The aim of this study is to learn about neonatal purpura fulminans (NPF), a rare blood clot condition (when blood becomes solid and blocks a vein) in babies that is not well understood. Gathering information about your child’s experience with NPF, along with those of children from other countries, we can conduct future research that will help us better understand the nature of this condition. As NPF is a rare condition, international collaboration is important for improving our current understanding of this condition. The gathered information will be entered into the Neonatal Purpura Fulminans Registry, which is a medical database at the Hospital for Sick Children (SickKids) and supported by the International Society of Thrombosis and Hemostasis (ISTH).
Inclusion criteria:
1. Birth to 18-year-old patients who fulfill the diagnostic criteria for congenital NPF, regardless of their outcome, including death, as stated below:
2. Protein C or protein S circulating levels below 0.2 U/ml
3. Typical cutaneous purpura fulminans lesion with confirmed diagnosis previously made on parents.

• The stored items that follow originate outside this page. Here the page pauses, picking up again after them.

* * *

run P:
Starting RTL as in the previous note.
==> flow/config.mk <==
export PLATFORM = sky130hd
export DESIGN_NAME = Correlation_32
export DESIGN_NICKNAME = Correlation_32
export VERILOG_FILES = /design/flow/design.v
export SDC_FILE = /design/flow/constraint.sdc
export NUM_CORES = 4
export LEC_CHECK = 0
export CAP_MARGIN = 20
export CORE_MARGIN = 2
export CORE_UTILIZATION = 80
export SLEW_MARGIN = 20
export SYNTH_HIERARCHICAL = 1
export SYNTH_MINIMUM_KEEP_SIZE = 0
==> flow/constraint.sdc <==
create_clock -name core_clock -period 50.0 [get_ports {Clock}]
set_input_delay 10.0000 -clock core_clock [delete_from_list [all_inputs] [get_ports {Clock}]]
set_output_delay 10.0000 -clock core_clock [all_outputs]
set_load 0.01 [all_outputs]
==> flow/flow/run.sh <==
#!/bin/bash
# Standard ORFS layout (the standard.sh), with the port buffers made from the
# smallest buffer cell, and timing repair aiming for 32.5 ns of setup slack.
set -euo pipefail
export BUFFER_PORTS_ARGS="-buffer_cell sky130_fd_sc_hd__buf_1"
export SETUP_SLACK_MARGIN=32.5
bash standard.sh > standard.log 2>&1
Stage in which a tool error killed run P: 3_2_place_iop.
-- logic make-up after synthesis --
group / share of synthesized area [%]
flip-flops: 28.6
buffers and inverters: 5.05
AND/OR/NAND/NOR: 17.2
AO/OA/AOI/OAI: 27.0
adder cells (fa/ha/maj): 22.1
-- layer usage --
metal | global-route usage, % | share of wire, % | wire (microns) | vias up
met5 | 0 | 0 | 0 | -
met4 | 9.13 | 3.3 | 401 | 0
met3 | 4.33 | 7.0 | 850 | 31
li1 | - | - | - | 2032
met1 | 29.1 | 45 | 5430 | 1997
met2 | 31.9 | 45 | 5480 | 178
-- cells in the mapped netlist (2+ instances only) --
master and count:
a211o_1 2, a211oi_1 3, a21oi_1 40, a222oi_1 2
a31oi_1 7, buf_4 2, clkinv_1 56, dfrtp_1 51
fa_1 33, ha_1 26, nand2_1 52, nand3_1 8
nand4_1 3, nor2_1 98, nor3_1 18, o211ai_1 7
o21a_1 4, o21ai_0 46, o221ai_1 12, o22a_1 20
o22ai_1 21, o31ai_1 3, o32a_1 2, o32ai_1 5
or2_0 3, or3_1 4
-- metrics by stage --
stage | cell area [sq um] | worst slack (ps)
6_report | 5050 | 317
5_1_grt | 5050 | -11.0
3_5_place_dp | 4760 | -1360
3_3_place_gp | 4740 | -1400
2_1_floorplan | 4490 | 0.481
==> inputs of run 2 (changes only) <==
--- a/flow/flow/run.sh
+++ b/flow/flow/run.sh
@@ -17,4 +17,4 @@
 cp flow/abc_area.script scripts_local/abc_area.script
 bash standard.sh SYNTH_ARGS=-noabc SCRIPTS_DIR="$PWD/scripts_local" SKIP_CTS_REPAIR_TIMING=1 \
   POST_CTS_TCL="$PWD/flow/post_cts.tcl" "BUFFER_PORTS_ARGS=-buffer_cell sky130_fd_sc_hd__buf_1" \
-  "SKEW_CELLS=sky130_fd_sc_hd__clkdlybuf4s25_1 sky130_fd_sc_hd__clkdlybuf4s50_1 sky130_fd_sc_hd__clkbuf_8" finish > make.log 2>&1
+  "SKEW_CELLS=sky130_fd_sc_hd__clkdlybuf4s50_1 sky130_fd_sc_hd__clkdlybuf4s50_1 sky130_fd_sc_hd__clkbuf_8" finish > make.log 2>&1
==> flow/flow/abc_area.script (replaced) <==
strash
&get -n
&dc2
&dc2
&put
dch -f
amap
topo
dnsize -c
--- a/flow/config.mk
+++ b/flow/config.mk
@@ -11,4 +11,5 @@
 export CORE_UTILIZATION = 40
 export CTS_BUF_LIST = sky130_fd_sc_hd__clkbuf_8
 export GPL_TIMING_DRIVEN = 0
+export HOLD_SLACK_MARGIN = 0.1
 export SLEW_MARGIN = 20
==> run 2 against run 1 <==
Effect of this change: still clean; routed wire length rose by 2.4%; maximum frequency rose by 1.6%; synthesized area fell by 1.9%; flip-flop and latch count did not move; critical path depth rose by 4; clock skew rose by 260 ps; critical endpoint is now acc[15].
From an optimization exercise on the open Yosys and OpenROAD flow, aimed at small area; shortcuts taken in it are not production practice.
The RTL was checked by simulation tests, not by an equivalence proof against the original design.
The flow treats the clock pin as an ideal source. Dropping or thinning the clock tree relies on that and would not hold on a real chip.
No activity file was given, so power comes from the tool's default toggle rates.

Design controlx, start of the top module:
module controlx(
  input  wire        clk,
  input  wire [31:0] inp1, inp2,
  output wire [31:0] out,
  output wire        underflow,
  output wire        overflow
);
Settings: LEC_CHECK=0, CAP_MARGIN=20, CORE_MARGIN=2, CORE_UTILIZATION=75, SLEW_MARGIN=20, SYNTH_HIERARCHICAL=1, SYNTH_MINIMUM_KEEP_SIZE=0; clock period 10.0 ns.
standard.sh (not shown) runs the stock make flow with config.mk's settings and CLKGATE_MAP_FILE= SYNTH_SCRIPT=/design/flow/synth_recipe.tcl, a recipe that flattens the netlist after the stock synthesis.
==> flow/flow/run.sh <==
#!/bin/bash
# The standard layout, with the smallest buffer on the ports, a hand-built
# clock tree of four buf_6 cells (flow/cts_hook.tcl), and power recovery (downsizing) after
# global routing followed by another slew/capacitance repair.
set -euo pipefail
bash standard.sh \
  BUFFER_PORTS_ARGS="-buffer_cell sky130_fd_sc_hd__buf_1" \
  PRE_CTS_TCL="$PWD/flow/cts_hook.tcl" \
  RECOVER_POWER=100 \
  PRE_GLOBAL_ROUTE_TCL="$PWD/flow/grt_hook.tcl" \
  finish > make.log 2>&1
==> flow/flow/grt_hook.tcl <==
# Sourced before global routing. Power recovery (downsizing) is followed by a
# pass that tries each logic cell at smaller drive strengths of the same
# function, keeping a change only while timing, slew and capacitance stay met,
# and then by another slew/capacitance repair.
proc cell_area { name } {
  set m [[ord::get_db] findMaster $name]
  return [expr { [$m getWidth] * [$m getHeight] }]
}

proc downsize_logic_cells { } {
  set kept 0
  set slews [sta::max_slew_violation_count]
  set caps [sta::max_capacitance_violation_count]
  puts "downsize start: setup [sta::worst_slack -max] hold [sta::worst_slack -min] slew $slews cap $caps"
  foreach inst [get_cells *] {
    set cell [get_property $inst ref_name]
    if { [regexp {df|dl|tap|fill|decap|conb|clkbuf|buf_} $cell] } {
      continue
    }
    if { ![regexp {^(sky130_fd_sc_hd__[a-z0-9]+)_([0-9]+)$} $cell -> base size] } {
      continue
    }
    set cands {}
    foreach lc [get_lib_cells */${base}_*] {
      set name [get_name $lc]
      if { [regexp "^${base}_(\[0-9\]+)\$" $name -> s] && $s < $size
           && [cell_area $name] < [cell_area $cell] } {
        lappend cands [list $s $name]
      }
    }
    foreach c [lsort -integer -index 0 $cands] {
      replace_cell $inst [lindex $c 1]
      if { [sta::worst_slack -max] > 0.3 && [sta::worst_slack -min] > 0.05
           && [sta::max_slew_violation_count] <= $slews
           && [sta::max_capacitance_violation_count] <= $caps } {
        incr kept
        puts "downsized [get_name $inst] $cell -> [lindex $c 1]"
        break
      }
      replace_cell $inst $cell
    }
  }
  puts "downsized $kept cells"
}

proc recover_power_helper { } {
  if { $::env(RECOVER_POWER) == 0 } {
    return
  }
  log_cmd repair_timing -verbose -recover_power $::env(RECOVER_POWER) -match_cell_footprint
  downsize_logic_cells
  log_cmd repair_design -verbose -slew_margin $::env(SLEW_MARGIN) -cap_margin $::env(CAP_MARGIN) -match_cell_footprint
  log_cmd detailed_placement
}
Other scripts of this flow, unchanged in this note and not shown: flow/flow/cts_hook.tcl
Then changed:
--- a/flow/flow/grt_hook.tcl
+++ b/flow/flow/grt_hook.tcl
@@ -1,2 +1,3 @@
-# Sourced before global routing. Power recovery (downsizing) is followed by a
+# Sourced before global routing. Power recovery (downsizing) and a slew and
+# capacitance repair are followed by a
 # pass that tries each logic cell at smaller drive strengths of the same
@@ -16,3 +17,3 @@
     set cell [get_property $inst ref_name]
-    if { [regexp {df|dl|tap|fill|decap|conb|clkbuf|buf_} $cell] } {
+    if { [regexp {df|dl|tap|fill|decap|conb|clkbuf} $cell] || [string match input* [get_name $inst]] || [string match output* [get_name $inst]] || [string match clkbuf_leaf* [get_name $inst]] } {
       continue
@@ -50,2 +51,3 @@
   log_cmd repair_timing -verbose -recover_power $::env(RECOVER_POWER) -match_cell_footprint
+  log_cmd repair_design -verbose -slew_margin $::env(SLEW_MARGIN) -cap_margin $::env(CAP_MARGIN) -match_cell_footprint
   downsize_logic_cells
--- a/flow/config.mk
+++ b/flow/config.mk
@@ -9,3 +9,3 @@
 export CORE_MARGIN = 2
-export CORE_UTILIZATION = 75
+export CORE_UTILIZATION = 78
 export SLEW_MARGIN = 20
What happened:
- The new run ran to the end with no violations
- fmax came out lower by a few percent
- setup slack got worse by 0.36 ns
- global-route usage came out lower by 0.36 points
- core utilization came out higher by 1.9 points
- routed wire length came out higher by roughly a tenth
- clock power came out lower slightly
This is an optimization exercise on Yosys and OpenROAD, whose aim is small area, a short achievable clock period and few clock cycles per item, not a production implementation.
Where RTL was checked, it was by simulation tests only, not by an equivalence proof against the original.

## f32_mult
module f32_mult (
  input logic clk, rst_n,
  input logic [31:0] a, b,
  input logic start,
  output logic done,
  output logic [31:0] p
);
For scale: about 33 flip-flops, ~100 I/O pins, about 22000 um2 of cells after synthesis.
==> module f32_mult, before the edit <==
module f32_mult (
  input logic clk, rst_n,
  input logic [31:0] a, b,
  input logic start,
  output logic done,
  output logic [31:0] p
);
function automatic logic [4:0] lzc24(input logic [23:0] x);
  lzc24 = 5'd23;
  for (int i = 0; i < 24; i++)
    if (x[i]) lzc24 = 5'(23 - i);
endfunction
function automatic logic [4:0] tzc24(input logic [23:0] x);
  tzc24 = 5'd23;
  for (int i = 23; i >= 0; i--)
    if (x[i]) tzc24 = 5'(i);
endfunction
logic s_r;
logic a_ez, b_ez, a_fz, b_fz, a_emax, b_emax;
logic a_nan, b_nan, a_inf, b_inf, a_zero, b_zero, a_den, b_den;
assign s_r    = a[31] ^ b[31];
assign a_ez   = (a[30:23] == 8'h00);
assign b_ez   = (b[30:23] == 8'h00);
assign a_fz   = (a[22:0] == 23'h0);
assign b_fz   = (b[22:0] == 23'h0);
assign a_emax = (a[30:23] == 8'hFF);
assign b_emax = (b[30:23] == 8'hFF);
assign a_nan  = a_emax & ~a_fz;
assign b_nan  = b_emax & ~b_fz;
assign a_inf  = a_emax & a_fz;
assign b_inf  = b_emax & b_fz;
assign a_zero = a_ez & a_fz;
assign b_zero = b_ez & b_fz;
assign a_den  = a_ez & ~a_fz;
assign b_den  = b_ez & ~b_fz;
logic [23:0] m_a, m_b;
logic [8:0] x_sum;
assign m_a = {~a_ez, a[22:0]};
assign m_b = {~b_ez, b[22:0]};
assign x_sum = {1'b0, a[30:24], a[23] | a_ez} + {1'b0, b[30:24], b[23] | b_ez};
logic [47:0] prod;
f32_mult_mul24 u_mul (.x(m_a), .y(m_b), .prod(prod));
logic [5:0] lz, tz;             
logic nr;                       
logic [9:0] c_sh;               
logic [5:0] sh;                 
logic [8:0] e_base;
assign lz = {1'b0, lzc24(a_ez ? m_a : m_b)};
assign tz = {1'b0, tzc24(m_a)} + {1'b0, tzc24(m_b)};
assign c_sh = 10'd151 - {1'b0, x_sum};
assign nr = {1'b0, x_sum} >= 10'd128 + {4'b0, lz};
assign e_base = x_sum - 9'd128 - {3'b0, lz};
always_comb begin
  if (nr)
    sh = 6'd23 - lz;
  else if (c_sh[9:6] != 4'd0)
    sh = 6'd63;
  else
    sh = c_sh[5:0];
end
logic [25:0] win;
logic top;
logic [23:0] mant;
logic guard, sticky, round_up;
logic [8:0] e1, e2;
logic [8:0] e_pre;
logic ovf;
logic [30:0] rounded;
logic [3:0] d0, d1, d2;
logic [95:0] v0;
logic [40:0] v1;
logic [28:0] v2;
assign d0 = 4'b1 << sh[1:0];
assign d1 = 4'b1 << sh[3:2];
assign d2 = 4'b1 << sh[5:4];
assign v0 = {47'b0, prod, 1'b0};
always_comb begin
  for (int i = 0; i < 41; i++)
    v1[i] = (d2[0] & v0[i]) | (d2[1] & v0[i + 16]) | (d2[2] & v0[i + 32]) | (d2[3] & v0[i + 48]);
  for (int i = 0; i < 29; i++)
    v2[i] = (d1[0] & v1[i]) | (d1[1] & v1[i + 4]) | (d1[2] & v1[i + 8]) | (d1[3] & v1[i + 12]);
  for (int i = 0; i < 26; i++)
    win[i] = (d0[0] & v2[i]) | (d0[1] & v2[i + 1]) | (d0[2] & v2[i + 2]) | (d0[3] & v2[i + 3]);
end
assign top = win[25];
assign e1 = e_base + 9'd1;
assign e2 = e_base + 9'd2;
always_comb begin
  if (top) begin
    mant = win[25:2];
    guard = win[1];
    sticky = {1'b0, tz} < {1'b0, sh};
  end else begin
    mant = win[24:1];
    guard = win[0];
    sticky = {1'b0, tz} + 7'd1 < {1'b0, sh};
  end
  if (!nr)
    e_pre = {8'b0, mant[23]};
  else if (top)
    e_pre = e2;
  else
    e_pre = e1;
  ovf = nr & (e_pre >= 9'd255);
  round_up = guard & (sticky | mant[0]);
  rounded = {e_pre[7:0], mant[22:0]} + {30'h0, round_up};
end
logic [31:0] result;
always_comb begin
  if (a_nan)
    result = {s_r, 8'hFF, 1'b1, a[21:0]};
  else if (b_nan)
    result = {s_r, 8'hFF, 1'b1, b[21:0]};
  else if ((a_inf | b_inf) & (a_zero | b_zero))
    result = {s_r, 8'hFF, 1'b1, 22'h0};
  else if (a_inf | b_inf)
    result = {s_r, 8'hFF, 23'h0};
  else if (a_zero | b_zero | (a_den & b_den))
    result = {s_r, 31'h0};
  else if (ovf)
    result = {s_r, 8'hFF, 23'h0};
  else
    result = {s_r, rounded};
end
always_ff @(posedge clk)
  p <= result;
always_ff @(posedge clk or negedge rst_n)
  if (!rst_n)
    done <= 1'b0;
  else
    done <= start;
endmodule
Settings: LEC_CHECK=0, ABC_AREA=1, CAP_MARGIN=20, CORE_MARGIN=2, CORE_UTILIZATION=40, PLACE_DENSITY=0.75, SETUP_SLACK_MARGIN=1.5, SLEW_MARGIN=20, SYNTH_HIERARCHICAL=1, SYNTH_MINIMUM_KEEP_SIZE=0; clock period 12.0 ns.
standard.sh (not shown) runs the stock make flow with config.mk's settings and CLKGATE_MAP_FILE= SYNTH_SCRIPT=/design/flow/synth_recipe.tcl, a recipe that flattens the netlist after the stock synthesis.
==> flow/flow/run.sh <==
#!/bin/bash
# The standard layout, with the input/output port buffers made from plain
# buf cells (buffer_ports otherwise picks a slow delay cell for them).
set -euo pipefail
bash standard.sh "BUFFER_PORTS_ARGS=-buffer_cell sky130_fd_sc_hd__buf_4" finish > standard_flow.log 2>&1
Edit:
--- a/flow/design.v
+++ b/flow/design.v
@@ -67,4 +67,6 @@
 logic ovf;
 logic [30:0] rounded;
+logic [22:0] ones;
+logic [8:0] e_pre1;
 logic [3:0] d0, d1, d2;
 logic [95:0] v0;
@@ -97,4 +99,10 @@
   end
   if (!nr)
+    e_pre1 = {8'b0, mant[23]} + 9'd1;
+  else if (top)
+    e_pre1 = e2 + 9'd1;
+  else
+    e_pre1 = e1 + 9'd1;
+  if (!nr)
     e_pre = {8'b0, mant[23]};
   else if (top)
@@ -103,7 +111,19 @@
     e_pre = e1;
   ovf = nr & (e_pre >= 9'd255);
-  round_up = guard & (sticky | mant[0]);
-  rounded = {e_pre[7:0], mant[22:0]} + {30'h0, round_up};
 end
+logic [22:0] po [0:5];
+always_comb begin
+  po[0] = mant[22:0];
+  for (int l = 0; l < 5; l++)
+    for (int i = 0; i < 23; i++)
+      if ((i >> l) & 1)
+        po[l + 1][i] = po[l][i] & po[l][((i >> l) << l) - 1];
+      else
+        po[l + 1][i] = po[l][i];
+  ones = po[5];
+end
+assign round_up = guard & (sticky | mant[0]);
+assign rounded = {(round_up & ones[22]) ? e_pre1[7:0] : e_pre[7:0],
+                  mant[22:0] ^ ({ones[21:0], 1'b1} & {23{round_up}})};
 logic [31:0] result;
 always_comb begin
Result: The changed run completed without violations. Count of clock-buffer cells in the layout goes down by 1. Setup slack gains 0.020 ns. Design area is lower by 1.4%. Via count shrinks by 2.8%. Critical path depth goes up by 3.
Testbench counts after the change, summed over its fixed seeds: cycles 12,000, ops 12,000.
Only the layout flow was run in the first run of this note; the RTL was not checked for function there.

==> port drivers added, routing unchanged <==
How much do the figures lean on ideal ports? The routed layouts below were timed once more, with nothing changed but the port constraints.
Step 1 assumes that a clkbuf_16 drives the clock port and a buf_2 every other input.
Step 2 moves the port delays by t, midway between the first and last clock arrival at a register: inputs arrive t later, outputs are due t later. That takes back most of the time a late clock gives input paths.
Slacks: no drivers / after step 1 / after step 2; pairs: no drivers / after step 1.
run	t (ns)	slack for setup (ns)	worst setup path at the end
the first run	0.316	1.741 / 1.739 / 1.423	input to register
the second run	0.329	1.761 / 1.763 / 1.435	input to register
After both steps every run listed still meets setup and hold. The setup slack of the second run, which loses most, moves by +0.002 ns with the drivers and by -0.326 ns with both steps.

4. For a genetic diagnosis, both double heterozygosity and homozygosity for either protein C or S gene mutation will be accepted.
5. Patients who fulfil these criteria, but diagnosed prior to the commencement of the registry may also be included provided they are aged 5 years or less at the time of data entry
Exclusion criteria:
1. Any case in which acquired purpura fulminans is possible (i.e., post-infectious), or cases where lab confirmation of protein C/S deficiency (as per inclusion criteria) has not been provided
We would like your permission to collect information on your diagnosis and management of NPF and enter it into this secure database along with data from other children with NPF. As part of the study, we would also like your permission to collect information from your medical chart at 6 months of age, then yearly chart reviews by our research staff for approximately 18 years. If you qualify and you decide to be in the study, the study staff will obtain the following information about you from your medical record (no visits to CCHMC will be required):
You will not be paid to be part of this study.